Mill permite un giro al individuo. Mill avanzará la idea de que también el individuo que yerra contribuye, aunque sea mostrando que sus ideas se deben evitar. Y eso solo se logra confiriendo libertad. ¿Pero es entonces esta libertad absoluta, sin límites? Cuestión delicada. Es el daño al otro, pero, ¿cómo se interpretará esto? Basta decir que Mill afirma el uso maduro y racional de la libertad: nunca está permitido interferir en la libertad de los adultos (excluiría a niños). Aquí se abre, precisamente, el debate que los sistemas constitucionales trataran de normativizar. ¿Somos realmente seres racionales?

DEMOCRACIA Y PLURALISMO

La tercera propuesta es la del pluralismo. Lo que nos remite al inicio y a una pregunta: ¿es útil para la libertad, prohibir, limitar, controlar la libertad de expresión? Mill sería categórico: de ninguna manera. Esto lo advirtió, también, en línea milliana, el filósofo Isaiah Berlin (1909-1997), no solo la sociedad no debe limitar la libertad negativa de expresión, por ejemplo, pues, al hacerlo, atenta contra sí misma, ya que impide que otras libertades positivas, que se podrían ejercer, no lo hagan. Y así se niega la posibilidad de lo que Berlin llama, la democracia agónica, del griego agon, de rivalidad, competencia, pluralismo. Lo que muestra que Mill no fue un liberal-libertario sin más, sino, además, abogaba por libertades-socialistas como lo cuenta su hija hacia 1879.

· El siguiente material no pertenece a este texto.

This design comes from an exercise in tuning for small area on the open sky130 flow, not from production work. Function was checked by simulation only, so behaviour that the tests miss may differ from the original.

==> run F: inputs <==
==> flow/design.v (excerpt) <==
module eq_channel(clk, rst_n, seq_lo, smpl_lo, seq_hi, smpl_hi,
                  LP_pot, B1_pot, B2_pot, B3_pot, HP_pot, VOL_pot, aud_out);
input clk, rst_n;
input seq_lo, seq_hi;
input [15:0] smpl_lo, smpl_hi;
input [11:0] LP_pot, B1_pot, B2_pot, B3_pot, HP_pot, VOL_pot;
output [15:0] aud_out;
reg st_lo;
always @(posedge clk, negedge rst_n)
  if (!rst_n) st_lo <= 1'b0; else st_lo <= seq_lo;
wire start_lo = seq_lo & ~st_lo;
wire done_lo = st_lo & ~seq_lo;
reg [8:0] a_lo;
reg dn_lo;
always @(posedge clk)
  if (start_lo) begin a_lo <= 9'd1; dn_lo <= 1'b0; end
  else if (dn_lo) a_lo <= a_lo - 9'd1;
  else if (a_lo == 9'd510) dn_lo <= 1'b1;
  else a_lo <= a_lo + 9'd1;
wire x3lo_1 = smpl_lo[1] & smpl_lo[0];
wire x3lo_2 = smpl_lo[1] ^ smpl_lo[0];
wire x3lo_3 = smpl_lo[2] & smpl_lo[1];
wire x3lo_4 = smpl_lo[2] ^ smpl_lo[1];
wire x3lo_5 = smpl_lo[3] & smpl_lo[2];
wire x3lo_6 = smpl_lo[3] ^ smpl_lo[2];
wire x3lo_7 = smpl_lo[4] & smpl_lo[3];
wire x3lo_8 = smpl_lo[4] ^ smpl_lo[3];
wire x3lo_9 = smpl_lo[5] & smpl_lo[4];
wire x3lo_10 = smpl_lo[5] ^ smpl_lo[4];
wire x3lo_11 = smpl_lo[6] & smpl_lo[5];
wire x3lo_12 = smpl_lo[6] ^ smpl_lo[5];
wire x3lo_13 = smpl_lo[7] & smpl_lo[6];
wire x3lo_14 = smpl_lo[7] ^ smpl_lo[6];
wire x3lo_15 = smpl_lo[8] & smpl_lo[7];
wire x3lo_16 = smpl_lo[8] ^ smpl_lo[7];
wire x3lo_17 = smpl_lo[9] & smpl_lo[8];
wire x3lo_18 = smpl_lo[9] ^ smpl_lo[8];
wire x3lo_19 = smpl_lo[10] & smpl_lo[9];
wire x3lo_20 = smpl_lo[10] ^ smpl_lo[9];
wire x3lo_21 = smpl_lo[11] & smpl_lo[10];
wire x3lo_22 = smpl_lo[11] ^ smpl_lo[10];
wire x3lo_23 = smpl_lo[12] & smpl_lo[11];
wire x3lo_24 = smpl_lo[12] ^ smpl_lo[11];
wire x3lo_25 = smpl_lo[13] & smpl_lo[12];
wire x3lo_26 = smpl_lo[13] ^ smpl_lo[12];
wire x3lo_27 = smpl_lo[14] & smpl_lo[13];
wire x3lo_28 = smpl_lo[14] ^ smpl_lo[13];
wire x3lo_29 = smpl_lo[15] & smpl_lo[14];
wire x3lo_30 = smpl_lo[15] ^ smpl_lo[14];
wire x3lo_31 = smpl_lo[15] & smpl_lo[15];
wire x3lo_32 = smpl_lo[15] ^ smpl_lo[15];
wire x3lo_33 = smpl_lo[15] & smpl_lo[15];
wire x3lo_34 = smpl_lo[15] ^ smpl_lo[15];
wire x3lo_35 = x3lo_2 & smpl_lo[0];
wire x3lo_36 = x3lo_5 | (x3lo_6 & x3lo_3);
wire x3lo_37 = x3lo_6 & x3lo_4;
wire x3lo_38 = x3lo_9 | (x3lo_10 & x3lo_7);
wire x3lo_39 = x3lo_10 & x3lo_8;
wire x3lo_40 = x3lo_13 | (x3lo_14 & x3lo_11);
wire x3lo_41 = x3lo_14 & x3lo_12;
wire x3lo_42 = x3lo_17 | (x3lo_18 & x3lo_15);
  ...
Settings: LEC_CHECK=0, ABC_AREA=1, CAP_MARGIN=20, CORE_MARGIN=2, CORE_UTILIZATION=50, CTS_CLUSTER_DIAMETER=100, CTS_CLUSTER_SIZE=30, GPL_TIMING_DRIVEN=0, SLEW_MARGIN=20, SYNTH_HIERARCHICAL=1, SYNTH_MEMORY_MAX_BITS=65536; clock period 10.0 ns.
run.sh (not shown) runs the stock make flow with config.mk's settings and CLKGATE_MAP_FILE= SYNTH_SCRIPT=/design/flow/synth_recipe.tcl, a recipe that flattens the netlist after the stock synthesis.
==> run E (differences from run F) <==
--- a/flow/config.mk
+++ b/flow/config.mk
@@ -10,6 +10,5 @@
 export CORE_MARGIN = 2
-export CORE_UTILIZATION = 50
+export CORE_UTILIZATION = 45
 export CTS_CLUSTER_DIAMETER = 100
 export CTS_CLUSTER_SIZE = 30
-export GPL_TIMING_DRIVEN = 0
 export SLEW_MARGIN = 20
==> results.txt <==
metric                                           run E                     run F
GP Congestion                                     1.06                      1.09
Required time at the worst-slack endpoint     10.54 ns                  10.68 ns
Cell depth of the worst min-delay path               3                         1
CP max stage cell                              dfrtp_1           clkdlybuf4s50_1
Syn-to-layout area delta                         7.40%                     6.88%
Via count of the first global-routing pass       86400                     89000
Maximum clock rate                           0.106 GHz                0.0990 GHz
Result of the run     no timing/DRC/antenna violations  finished with violations
Layout check failures                                -              setup timing
Final non-clock buffer share                     3.86%                     3.72%
Worst stage delay on the critical path         0.58 ns                   0.86 ns
Initial antenna violation count                      7                        23
Area of the multi-input gates                71600 um2                 71700 um2
Overall via count from detail_route              84400                     88400
Met1 wire length                             154000 um                 154000 um
Die footprint                               203000 um2                183000 um2
Fill cell count                                  19500                     16600
Initial Utilization                              45.2%                     50.4%
Clock buffers created by TritonCTS                  44                        38

==> afterwards: timing with drivers on the ports <==
In the flow no input, the clock included, has a driving cell. The finished layouts below were timed again as built, in two steps. Step 1, drivers: a clkbuf_16 drives clk and a buf_2 each remaining input, both assumed. Step 2 adds t to the input delays and takes it off the output delays; t is the mean of the earliest and latest rising clock arrival at the registers after step 1. Input paths then give back, and output paths get back, about the clock's delay inside the block. Three values: ideal, step 1, step 2; two values: the first two.
run	t, ns	setup WS [ns]	slew at the worst register clock pin (ns)	cell pins on the clock port's net
run F	0.778	-0.104 / -0.052 / -0.830	0.12 / 0.12	1
run E	0.775	0.558 / 0.558 / 0.385	0.11 / 0.11	1
For run F, which loses most, drivers alone change the setup slack by +0.052 ns; drivers and shift together by -0.726 ns.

Hoy, con la suspensión, aunque por corporaciones privadas, de la libertad de expresión, se empobrece y ensombrece el pluralismo. Se invoca de delitos de odio, o de ofensas, o de pensamiento “correcto”. Pero en una sociedad libre es, precisamente, el intercambio respetuoso de ideas, sin límites o cortapisas, el camino para escudriñar lo “correcto”. ¿Cómo se sabrá si lo son si se prohíbe? Se puede cuestionar a Mill sobre su noción de ser humano o su empirismo lógico –yo no comparto ciertas cosas– pero, paradójicamente, solo se podrá, como el mismo quería –en libertad–. De ahí la perplejidad de aquella expresión al interior de cierta tradición cristiana, de que el error no tiene derechos. Pero ese error solo puede ser combatido en libertad. Y ahí, el individuo que yerra goza de derechos. Por eso, la propuesta de una sociedad libre no podrá convivir con posturas que atentan contra los derechos de los demás de ser libres. Aunque ese ser libre diga tonterías. O como tan bien lo expresara Mill: “Es mejor ser Sócrates insatisfecho que un tonto satisfecho”.